Targeting thrombogenicity and inflammation in chronic HIV infection.
Academic Article
Overview
abstract
Persons with HIV infection (PWH) have increased risk for cardiovascular disease (CVD), but the underlying mechanisms remain unclear. Coronary thrombosis is known to provoke myocardial infarctions, but whether PWH have elevated thrombotic propensity is unknown. We compared thrombogenicity of PWH on antiretroviral therapy versus matched controls using the Badimon chamber. Measures of inflammation, platelet reactivity, and innate immune activation were simultaneously performed. Enrolled PWH were then randomized to placebo, aspirin (81 mg), or clopidogrel (75 mg) for 24 weeks to assess treatment effects on study parameters.
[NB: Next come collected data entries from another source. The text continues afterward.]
### config.mk
export PLATFORM = sky130hd
export DESIGN_NAME = par_serial_lane
export DESIGN_NICKNAME = d
export VERILOG_FILES = /design/src/rtl/par_serial_lane_pkg.sv /design/src/rtl/par_serial_lane_shift8.sv /design/src/rtl/par_serial_lane.sv
export SDC_FILE = /design/constraint.sdc
export NUM_CORES = 1
export LEC_CHECK = 0
export BUFFER_PORTS_ARGS = -buffer_cell sky130_fd_sc_hd__buf_2
export CELL_PAD_IN_SITES_DETAIL_PLACEMENT = 0
export CELL_PAD_IN_SITES_GLOBAL_PLACEMENT = 2
export CORE_AREA = 5 5 60 62
export DETAILED_ROUTE_END_ITERATION = 8
export DIE_AREA = 0 0 65 67
export PLACE_DENSITY_LB_ADDON = 0.1
export SLEW_MARGIN = 20
export SYNTH_ARGS = -nofsm -noshare
export SYNTH_HDL_FRONTEND = slang
export SYNTH_SLANG_ARGS = --single-unit
### constraint.sdc
create_clock -name clk_8f -period 1.6 [get_ports clk_8f]
set_input_delay 0.16 -clock clk_8f [delete_from_list [all_inputs] [get_ports clk_8f]]
set_output_delay 0.16 -clock clk_8f [all_outputs]
set_load 0.005 [all_outputs]
$ cat config.mk
export PLATFORM = sky130hd
export DESIGN_NAME = complex_div_flat
export DESIGN_NICKNAME = d
export VERILOG_FILES = /design/src/rtl/complex_div_if.sv /design/src/rtl/complex_div.sv /design/src/flat_wrapper.sv
export SDC_FILE = /design/constraint.sdc
export NUM_CORES = 2
export LEC_CHECK = 0
export CAP_MARGIN = 30
export CORE_UTILIZATION = 40
export CTS_BUF_LIST = sky130_fd_sc_hd__clkbuf_4
export DETAILED_ROUTE_END_ITERATION = 6
export GPL_ROUTABILITY_DRIVEN = 0
export PLACE_DENSITY_LB_ADDON = 0.3
export SETUP_SLACK_MARGIN = 0.02
export SYNTH_ARGS = -nofsm -noshare
export SYNTH_HDL_FRONTEND = slang
export SYNTH_SLANG_ARGS = --single-unit
$ cat constraint.sdc
create_clock -name clk -period 16.5 [get_ports clk]
set_input_delay 3.3 -clock clk [delete_from_list [all_inputs] [get_ports clk]]
set_output_delay 3.3 -clock clk [all_outputs]
set_load 0.05 [all_outputs]
$ cat src/rtl/complex_div_if.sv
// Operand/result handshake bundle for the sequential complex divider.
// The slave side is the divider; the master side is whoever feeds and drains it.
interface complex_div_if #(
   parameter int WIDTH = 16
);
   logic                    in_valid;
   logic                    in_ready;
   logic signed [WIDTH-1:0] real_in;
   logic signed [WIDTH-1:0] complex_in;
   logic signed [WIDTH-1:0] div_real;
   logic signed [WIDTH-1:0] div_complex;
   logic                    out_valid;
   logic                    out_ready;
   logic signed [WIDTH-1:0] R_out;
   logic signed [WIDTH-1:0] C_out;
   logic                    div_by_zero;

   modport master (
      output in_valid, real_in, complex_in, div_real, div_complex, out_ready,
      input  in_ready, out_valid, R_out, C_out, div_by_zero
   );

   modport slave (
      input  in_valid, real_in, complex_in, div_real, div_complex, out_ready,
      output in_ready, out_valid, R_out, C_out, div_by_zero
   );
endinterface

$ cat src/rtl/complex_div.sv
// Sequential Q1.15 complex divider: (a+jb)/(c+jd) via conjugate multiply and
// two restoring-division lanes sharing one denominator c^2+d^2.

// One restoring-division lane: shifts the remainder left and subtracts den.
module complex_div_lane #(
   parameter int DW   = 33,
   parameter int FRAC = 15
) (
   input  logic            clk,
   input  logic            rst_n,
   input  logic            load,
   input  logic            step,
   input  logic [DW-1:0]   mag,
   input  logic [DW-1:0]   den,
   output logic [FRAC-1:0] quo
);
   logic [DW:0] rem, sh;
   logic        ge;

   always_comb begin
      sh = rem << 1;
      ge = (sh >= {1'b0, den});
   end

   always_ff @(posedge clk or negedge rst_n) begin
      if (!rst_n) begin
         rem <= '0;
         quo <= '0;
      end else if (load) begin
         rem <= {1'b0, mag};
         quo <= '0;
      end else if (step) begin
         rem <= ge ? (sh - {1'b0, den}) : sh;
         quo <= {quo[FRAC-2:0], ge};
      end
   end
endmodule

module complex_div #(
   parameter int WIDTH = 16,
   parameter int FRAC  = WIDTH - 1
) (
   input logic          clk,
   input logic          rst_n,
   complex_div_if.slave bus
);
   localparam int PW    = 2 * WIDTH;
   localparam int DW    = PW + 1;
   localparam int LANES = 2;
   localparam int CW    = $clog2(FRAC + 1);
   localparam logic [WIDTH-1:0] MAXP = {1'b0, {(WIDTH-1){1'b1}}};
   localparam logic [WIDTH-1:0] MAXN = {1'b1, {(WIDTH-1){1'b0}}};

   typedef enum logic [1:0] {IDLE, PREP, DIV, DONE} state_t;
   typedef struct packed {
      logic signed [WIDTH-1:0] a;
      logic signed [WIDTH-1:0] b;
      logic signed [WIDTH-1:0] c;
      logic signed [WIDTH-1:0] d;
   } req_t;

   state_t state, state_n;
   req_t   op;
   logic [CW-1:0] cnt;
   logic accept, load, step, fin;

   logic signed [PW-1:0] ac, bd, bc, ad, cc, dd;
   logic signed [DW-1:0] nr, ni;
   logic [DW-1:0] den_w, den_q;
   logic dz;
   logic [LANES-1:0]            sgn, sat;
   logic [LANES-1:0][DW-1:0]    mag;
   logic [LANES-1:0][FRAC-1:0]  quo;
   logic [LANES-1:0][WIDTH-1:0] res;
   logic [WIDTH-1:0]            qx;

   // Multiply by the conjugate so only a real denominator is left to divide by.
   always_comb begin
      ac     = PW'(op.a) * PW'(op.c);
      bd     = PW'(op.b) * PW'(op.d);
      bc     = PW'(op.b) * PW'(op.c);
      ad     = PW'(op.a) * PW'(op.d);
      cc     = PW'(op.c) * PW'(op.c);
      dd     = PW'(op.d) * PW'(op.d);
      nr     = DW'(ac) + DW'(bd);
      ni     = DW'(bc) - DW'(ad);
      den_w  = DW'($unsigned(cc)) + DW'($unsigned(dd));
      mag[0] = nr[DW-1] ? $unsigned(-nr) : $unsigned(nr);
      mag[1] = ni[DW-1] ? $unsigned(-ni) : $unsigned(ni);
   end

   always_ff @(posedge clk or negedge rst_n) begin
      if (!rst_n) state <= IDLE;
      else        state <= state_n;
   end

   // DIV runs FRAC steps, then spends one more cycle formatting the result.
   always_comb begin
      state_n = state;
      accept  = 1'b0;
      load    = 1'b0;
      step    = 1'b0;
      fin     = 1'b0;
      case (state)
         IDLE: if (bus.in_valid) begin
            accept  = 1'b1;
            state_n = PREP;
         end
         PREP: begin
            load    = 1'b1;
            state_n = DIV;
         end
         DIV: if (cnt == CW'(FRAC)) begin
            fin     = 1'b1;
            state_n = DONE;
         end else begin
            step = 1'b1;
         end
         DONE: if (bus.out_ready) state_n = IDLE;
         default: state_n = IDLE;
      endcase
   end

   assign bus.in_ready  = (state == IDLE);
   assign bus.out_valid = (state == DONE);

   for (genvar i = 0; i < LANES; i++) begin : g_lane
      complex_div_lane #(.DW(DW), .FRAC(FRAC)) u_lane (
         .clk  (clk),
         .rst_n(rst_n),
         .load (load),
         .step (step),
         .mag  (mag[i]),
         .den  (den_q),
         .quo  (quo[i])
      );
   end

   always_comb begin
      res = '0;
      qx  = '0;
      for (int i = 0; i < LANES; i++) begin
         qx = WIDTH'(quo[i]);
         if (dz)          res[i] = '0;
         else if (sat[i]) res[i] = sgn[i] ? MAXN : MAXP;
         else             res[i] = sgn[i] ? -qx : qx;
      end
   end

   always_ff @(posedge clk or negedge rst_n) begin
      if (!rst_n) begin
         op              <= '0;
         cnt             <= '0;
         sgn             <= '0;
         sat             <= '0;
         den_q           <= '0;
         dz              <= 1'b0;
         bus.R_out       <= '0;
         bus.C_out       <= '0;
         bus.div_by_zero <= 1'b0;
      end else begin
         if (accept) op <= {bus.real_in, bus.complex_in, bus.div_real, bus.div_complex};
         if (load) begin
            cnt    <= '0;
            sgn    <= {ni[DW-1], nr[DW-1]};
            sat[0] <= (mag[0] >= den_w);
            sat[1] <= (mag[1] >= den_w);
            den_q  <= den_w;
            dz     <= (den_w == '0);
         end else if (step) begin
            cnt <= cnt + 1'b1;
         end
         if (fin) begin
            bus.R_out       <= res[0];
            bus.C_out       <= res[1];
            bus.div_by_zero <= dz;
         end
      end
   end
endmodule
Thrombogenicity was significantly higher in PWH and correlated strongly with plasma levels of D-dimer, soluble TNF receptors 1 and 2, and circulating classical and nonclassical monocytes in PWH. Clopidogrel significantly reduced thrombogenicity and sCD14. Our data suggest that higher thrombogenicity, interacting with inflammatory and immune activation markers, contributes to the increased CVD risk observed in PWH. Clopidogrel exhibits an anti-inflammatory activity in addition to its antithrombotic effect in PWH.